Respondents were then asked what sort of policy should be adopted in regard to these foreign workers, by selecting one answer from among three possible choices. Once again we see a significant hardening in public attitude towards illegal foreign workers. For example, the percentage favoring forced deportation in all cases has risen from 34 percent in 1990 to 50 percent in 2000 (see Table 3).

Response 1990 2000
Deportation in all cases, according to the law 34 50
Deportation only for gang activities, prostitution, and other serious cases 41 35
No enforcement in sectors with labor shortages 11 6
Don't know/other 14 10

Respondents were informed that, among foreigners who seek to enter Japan for employment purposes, those with specialist/technical skills and knowledge are permitted, but unskilled workers are not permitted. Respondents were then asked to give their opinion on this policy by choosing one from among three possible responses.

Once again we see a hardening of attitudes towards foreign workers -- although, overall, a majority of respondents still favor allowing unskilled workers to enter Japan under certain limits and conditions (see Table 4).

Response 1990 2000
Continue current no-entry policy 14 21
Conditional/limited entry for unskilled labor 57 51
Entry with no special conditions 15 16
Don't know/other 14 11

Among the key conditions for acceptance of unskilled foreign workers are that there is a limited fixed term of entry (46 percent); that there is a clear policy on who is responsible for costs associated with social insurance, housing, et cetera (30 percent); that unskilled foreign workers can be employed only by national or regional government bodies (25 percent); and that entry is limited to the worker alone with no permission granted to bring the worker's family (20 percent).

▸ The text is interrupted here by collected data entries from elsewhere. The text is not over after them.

## src/rtl/adaptive_breakpoint_interp_table_assert.svh

```systemverilog
// ----------------------------------------------------------------------------
// Assertion macros shared by the breakpoint table RTL
// Each macro expands to one labeled concurrent assertion on i_clk.
// ----------------------------------------------------------------------------
`ifndef ADAPTIVE_BREAKPOINT_INTERP_TABLE_ASSERT_SVH
`define ADAPTIVE_BREAKPOINT_INTERP_TABLE_ASSERT_SVH

// same-cycle implication, checked outside reset
`define ABIT_ASSERT_IMP(lbl, ante, cons) \
    lbl: assert property (@(posedge i_clk) disable iff (!i_rst_n) (ante) |-> (cons)) \
        else $error("abit assertion failed");

// next-cycle implication, checked outside reset
`define ABIT_ASSERT_NXT(lbl, ante, cons) \
    lbl: assert property (@(posedge i_clk) disable iff (!i_rst_n) (ante) |=> (cons)) \
        else $error("abit assertion failed");

`endif

```

## src/rtl/abit_pkg.sv

```systemverilog
`timescale 1ns / 1ps
// ----------------------------------------------------------------------------
// abit_pkg
// Types and constants of the adaptive breakpoint interpolation table.
// ----------------------------------------------------------------------------
package abit_pkg;

    localparam int IqW     = 24;
    localparam int PsiW    = 16;
    localparam int CfgW    = 16;
    localparam int CfgIdxW = 3;
    localparam int ProdW   = 50;
    localparam int DenW    = 25;
    localparam int DivSteps = 26;
    localparam int DivCntW = 5;

    // commands
    localparam logic [1:0] CMD_SAMPLE = 2'd0;
    localparam logic [1:0] CMD_INSERT = 2'd1;
    localparam logic [1:0] CMD_CLEAR  = 2'd2;

    // insert status codes
    localparam logic [1:0] INS_NONE    = 2'd0;
    localparam logic [1:0] INS_APPEND  = 2'd1;
    localparam logic [1:0] INS_REPLACE = 2'd2;
    localparam logic [1:0] INS_DROP    = 2'd3;

    // configuration register indexes
    localparam logic [CfgIdxW-1:0] CFG_STABLE_BAND  = 3'd0;
    localparam logic [CfgIdxW-1:0] CFG_STABLE_NEED  = 3'd1;
    localparam logic [CfgIdxW-1:0] CFG_MIN_WIDTH    = 3'd2;
    localparam logic [CfgIdxW-1:0] CFG_NEAR_END     = 3'd3;
    localparam logic [CfgIdxW-1:0] CFG_COOLDOWN     = 3'd4;

    typedef struct packed {
        logic [1:0]            command;
        logic signed [IqW-1:0] sample_iq;
        logic signed [IqW-1:0] point_iq;
        logic signed [IqW-1:0] point_id;
        logic [PsiW-1:0]       point_psi;
        logic                  point_fixed;
    } t_in_item;

    typedef struct packed {
        logic signed [IqW-1:0] id_ref;
        logic                  id_updated;
        logic                  request_valid;
        logic [PsiW-1:0]       request_psi;
        logic signed [IqW-1:0] request_iq;
        logic [1:0]            insert_status;
        logic [5:0]            entry_count;
    } t_out_item;

    typedef struct packed {
        logic [CfgIdxW-1:0] index;
        logic [CfgW-1:0]    value;
    } t_cfg_wr;

    typedef struct packed {
        logic signed [IqW-1:0] iq;
        logic signed [IqW-1:0] id;
        logic [PsiW-1:0]       psi;
        logic                  fixed;
    } t_entry;

    typedef enum logic [3:0] {
        S_IDLE,
        S_SLOT,
        S_POS,
        S_SHIFT,
        S_PUT,
        S_SEARCH,
        S_MUL,
        S_DSTART,
        S_DIV,
        S_FILT,
        S_DONE
    } t_state;

    // absolute difference of two currents
    function automatic logic [IqW:0] abs_diff(logic signed [IqW-1:0] a,
                                              logic signed [IqW-1:0] b);
        logic signed [IqW:0] d;
        d = {a[IqW-1], a} - {b[IqW-1], b};
        return d[IqW] ? (IqW+1)'(-d) : d;
    endfunction

endpackage

```

## src/rtl/abit_div.sv

```systemverilog
`timescale 1ns / 1ps
// ----------------------------------------------------------------------------
// abit_div
// Restoring divider, one quotient bit per cycle, for the interpolation weight.
// ----------------------------------------------------------------------------
module abit_div (
    input  logic                            i_clk,
    input  logic                            i_rst_n,
    input  logic                            i_start,
    input  logic [abit_pkg::ProdW-1:0]      i_num,
    input  logic [abit_pkg::DenW-1:0]       i_den,
    output logic                            o_done,
    output logic [abit_pkg::DivSteps-1:0]   o_quo
);

    logic [abit_pkg::DenW-1:0]     r_rem;
    logic [abit_pkg::DivSteps-1:0] r_quo;
    logic [abit_pkg::DivCntW-1:0]  r_cnt;
    logic                          r_done;

    logic [abit_pkg::DenW:0]       sh;
    logic                          ge;
    logic [abit_pkg::DenW:0]       sub;

    // one trial subtraction per cycle
    always_comb begin
        sh  = {r_rem, r_quo[abit_pkg::DivSteps-1]};
        ge  = sh >= {1'b0, i_den};
        sub = sh - {1'b0, i_den};
    end

    always_ff @(posedge i_clk) begin
        if (!i_rst_n) begin
            r_cnt  <= '0;
            r_done <= 1'b0;
        end else begin
            r_done <= 1'b0;
            if (i_start) begin
                r_cnt <= abit_pkg::DivCntW'(abit_pkg::DivSteps);
            end else if (r_cnt != '0) begin
                r_cnt <= r_cnt - 1'b1;
                if (r_cnt == abit_pkg::DivCntW'(1)) begin
                    r_done <= 1'b1;
                end
            end
        end
    end

    // top bits of the dividend are already below the divisor
    always_ff @(posedge i_clk) begin
        if (i_start) begin
            r_rem <= abit_pkg::DenW'(i_num[abit_pkg::ProdW-1:abit_pkg::DivSteps]);
            r_quo <= i_num[abit_pkg::DivSteps-1:0];
        end else if (r_cnt != '0) begin
            r_rem <= ge ? sub[abit_pkg::DenW-1:0] : sh[abit_pkg::DenW-1:0];
            r_quo <= {r_quo[abit_pkg::DivSteps-2:0], ge};
        end
    end

    assign o_done = r_done;
    assign o_quo  = r_quo;

endmodule

```

## config.mk

```make
export PLATFORM = sky130hd
export DESIGN_NAME = abit_div
export DESIGN_NICKNAME = d
export VERILOG_FILES = /design/src/rtl/adaptive_breakpoint_interp_table_assert.svh /design/src/rtl/abit_pkg.sv /design/src/rtl/abit_div.sv
export SDC_FILE = /design/constraint.sdc
export NUM_CORES = 1
export LEC_CHECK = 0
export ABC_AREA = 0
export BUFFER_PORTS_ARGS = -buffer_cell sky130_fd_sc_hd__buf_2
export CAP_MARGIN = 20
export CORE_MARGIN = 1
export CORE_UTILIZATION = 40
export CTS_BUF_LIST = sky130_fd_sc_hd__clkbuf_4 sky130_fd_sc_hd__clkbuf_8
export CTS_CLUSTER_SIZE = 12
export DETAILED_ROUTE_END_ITERATION = 8
export PLACE_DENSITY = 0.64
export SLEW_MARGIN = 15
export SYNTH_ARGS = -nofsm -noshare
export SYNTH_HDL_FRONTEND = slang
export SYNTH_SLANG_ARGS = --single-unit
```

## constraint.sdc

```tcl
create_clock -name i_clk -period 4.1 [get_ports i_clk]
set_clock_uncertainty 0.1 [all_clocks]
set_input_delay 0.205 -clock i_clk [delete_from_list [all_inputs] [get_ports i_clk]]
set_output_delay 0.205 -clock i_clk [all_outputs]
set_load 0.01 [all_outputs]
```

# --- After elaboration in Yosys (flattened, before gate mapping) ---
# Cells that the tools add are included.
word_totals:
  reg_bits: 57
  inputBits: 78
classes:
  addsub: 2
  order_cmp: 1
  n_mux: 8
  bitwise: 2
  n_reduce_logical: 4
  eq_ne: 1
ops:
  columns: ["cell", "n"]
  rows:
  - ["two-way mux 26 bit", 2]
  - ["two-way mux 24 bit", 2]
  - ["greater-or-equal comparator 26 x 25 -> 1 bit", 1]
  - ["two-way mux 25 bit", 1]
  - ["subtractor 25 bit", 1]
  - ["two-way mux 5 bit", 2]
  - ["equality test 5 x 1 -> 1 bit, second input constant", 1]
  - ["nonzero test 5 bit", 1]
  - ["subtractor 5 x 1 -> 5 bit, second input constant", 1]
  - ["OR reduction 3 bit", 1]
  - ["NOT 1 bit", 2]
  - ["nonzero test 2 bit", 1]
  - ["OR reduction 2 bit", 1]
  - ["two-way mux 1 bit", 1]

# --- Logic depth before layout (Yosys ltp) ---
depth:
  ltp_word: 4
  ltp_mapped: 14
  depth_no_buf: 12

# --- Worst setup path before layout ---
# Ideal clock, no wire load.
synth_path:
  path_type: "flip-flop to flip-flop"
  startpoint: "register r_quo, in the netlist o_quo[25]"
  endpoint: "register r_quo, in the netlist o_quo[0] (data pin)"
  setup_ns: 0.260
  path_buffers: 2
  setup_slack_ns: 0.825
  path_stages_with_launch: 14
  t_required_ns: 3.740
  t_arrival_ns: 2.915
  path_cell_list: "edfxtp_1 > inv_1 > ha_1 > inv_1 > fa_1 > a211oi_1 > o21a_1 > o31ai_4 > a31oi_2 > a211oi_4 > or2_1 > buf_6 > buf_6 > mux2_2"
synth_between:
  elab_chain_len: 3
synth_rtl:
  columns: ["item", "line", "rtl"]
  rows:
  - ["start, declared", "abit_div.sv:17", "logic [abit_pkg::DivSteps-1:0] r_quo;"]
  - ["start signal, assigned", "abit_div.sv:53", "r_quo <= i_num[abit_pkg::DivSteps-1:0];"]
  - ["start signal, assigned", "abit_div.sv:56", "r_quo <= {r_quo[abit_pkg::DivSteps-2:0], ge};"]
  - ["greater-or-equal comparator 26 x 25 -> 1 bit", "abit_div.sv:28", "ge = sh >= {1'b0, i_den};"]
  - ["two-way mux 26 bit", "abit_div.sv:54", "end else if (r_cnt != '0) begin"]
  - ["two-way mux 26 bit", "abit_div.sv:51", "if (i_start) begin"]
# Every way passes these cells. The select of a mux whose other input is x is not followed.
# A chain may end at the register's enable or synchronous reset.

# --- Worst setup path after layout ---
layout_path:
  startpoint: "register r_quo, in the netlist o_quo[25]"
  endpoint: "register r_rem[18] in the netlist's numbering (data pin)"
layout_between:
  elab_chain_len: 4
layout_rtl:
  columns: ["item", "line", "rtl"]
  rows:
  - ["subtractor 25 bit or greater-or-equal comparator 26 x 25 -> 1 bit (tied branches)", "abit_div.sv:29, abit_div.sv:28", null]
  - ["two-way mux 25 bit *", "abit_div.sv:55", "r_rem <= ge ? sub[abit_pkg::DenW-1:0] : sh[abit_pkg::DenW-1:0];"]
  - ["two-way mux 24 bit *", "abit_div.sv:54", null]
  - ["two-way mux 24 bit *", "abit_div.sv:51", null]
  - ["end signal, assigned", "abit_div.sv:52", "r_rem <= abit_pkg::DenW'(i_num[abit_pkg::ProdW-1:abit_pkg::DivSteps]);"]
  - ["end signal, assigned", "abit_div.sv:55", null]
  - ["end, declared", "abit_div.sv:16", "logic [abit_pkg::DenW-1:0] r_rem;"]
# Mark *: on every way between the ends. The rest lies on a longest branch, timed or not. The select of a mux whose other input is x is not followed.

==> metrics.md <==
| Metric | Value |
|---|---|
| Leak pwr | 2.174 nW |
| RD Place Congestion | 0.8083 |
| Netlist cell types | 52 |
| Clk buf depth | 2 |
| CP max FO | 15 |
| Asr flop ratio synth | 0 |
| IO Count | 105 |
| Initial antenna violation count | 0 |
| GR Util All Layers | 0.1973 |
| Most frequent cells in the layout | buf_2, edfxtp_1, inv_1, nor2_1, a21oi_1 |
| Sequential share of the synthesized area | 0.4112 |
| Final setup vio count | 0 |
| Core area | 9729 um^2 |
| Worst Setup Start Kind | register |
| Worst IR Drop VDD | 0.2740 mV |
| Die Span Y | 101.9 um |
| Worst slew margin | 0.4267 |
| Hold_buf cts | 0 |
| Clk sinks | 57 |
| CP Capture Type | register |
| Most common cell after layout, fill and taps aside | buf_2 |
| Die Span X | 101.9 um |
| Post-Syn Area per Cell | 10.13 um^2 |
| Fin Setup TNS | 0 ps |
| Starting Density | 0.4104 |
| H-tree Lvls | 3 |
| Max-slew violations | 0 |
| Worst hold slack | 18.96 ps |
| Pwr dens | 682.1 nW/um^2 |
| Num rows | 36 |
| Final Cell Area | 4871 um^2 |
| Setup bufs post-CTS | 0 |
| # diodes | 0 |
| CTS resizes | 0 |
| Largest net degree at the start of global routing | 43 |
| Via/cell ratio | 5.213 |
| Final Cycle Share | 0.9217 |
| Post-DP HPWL | 6902 um |
| Remaining antenna violation count after routing | 0 |
| Area added between synthesis and finish | 22.00% |
| Clock Tree Root | clkbuf_8 |
| # port buffers | 104 |
| Nets@finish | 607 |
| Data arrival, critical path | 3740 ps |
| First-pass GRT wire length | 15,710 um |
| CTS buffer count | 9 |
| Clock period minus worst slack | 3779 ps |
| EDFF count, synth | 50 |
| Final Core Density | 0.5006 |
| Unrepaired setup endpoints after global routing | false |
| Net Count, Synth | 500 |
| Main synth FF type | edfxtp_1 |
| Hold Crit Class | in2reg |
| Die area | 10,380 um^2 |
| Max Freq | 264.6 MHz |
| Placed cell areas | 4644 um^2 |
| Post-synthesis register bit count | 57 |
| Drt first-iter violations | 140 |
| Clk slew on worst S/H paths | 80 ps |
| Hold Fails Final Rpt | 0 |
| DRC Markers | 0 |
| Vias | 3,331 |
| Global route total overflow | 0 |
| Drt wl/cell | 14.78 um |
| Clock Latency Late Sink | 340 ps |
| Synth Cell Area | 3993 um^2 |
| Classification of the worst setup path | reg2reg |
| Vias in the first global route | 3,402 |
| Max-cap violations | 0 |
| TritonCTS clock tree | yes |
| Synth Instances | 394 |
| Synth warn | 0 |
| Fraction of layout instances using a drive strength above 1 | 0.3202 |
| Post-Route WL | 9447 um |
| DRT Pass-1 Iters | 4 |
| Worst path required time | 4070 ps |
| Status | finished, final reports clean |
| Worst slew pin tran | 857.0 ps |
## sequential cells by signal (all words and copies together), names as in the netlist
signal  flops
o_quo      26
r_cnt       5
r_rem      25
o_done      1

Respondents were then presented with the question: "There is a belief that, with the aging of society, there will be an increased need for workers in the field of care for the aged. Various policies have already been adopted in an attempt to secure sufficient labor, but what is your opinion of the idea of accepting foreign workers to work in the aged care field? Please choose one answer from among those shown on this card." This was the first time that this question had been asked, so comparable data from 1990 is not available.

Opinion on this topic was divided, with 48 percent negative to the idea, 43 percent positive, and 9 percent undecided (see Table 5). Those who gave a negative response were asked their reasons for doing so. The major reasons given were, "The ability to communicate in Japanese is necessary in caring for the aged" (70 percent), "Since caring for the aged involves all aspects of daily life, it requires an understanding of various Japanese systems and everyday customs" (58 percent), "Caring for the aged requires specialist knowledge and skills" (38 percent), "If foreign workers are accepted, they will take away employment opportunities for Japanese nationals" (18 percent), and "The field of caring for the aged is one which is expected to offer employment opportunities for Japanese nationals, and there is no special need to accept foreign workers" (17 percent).

Response Percent
Foreign workers should not be accepted 17
If forced to choose, then foreign workers should not be accepted 31
If forced to choose, then foreign workers should be accepted 32
Foreign workers should be accepted 11
Don't know 9

So what are the implications from the results? First, we can probably expect the Immigration Bureau to feel that it has public opinion support if it adopts a tougher line with illegal workers. Second, although economic projections indicate that an aging population and a declining number of young workers will necessitate an increase in the number of foreign workers in Japan, such an increase is likely to be incremental at best.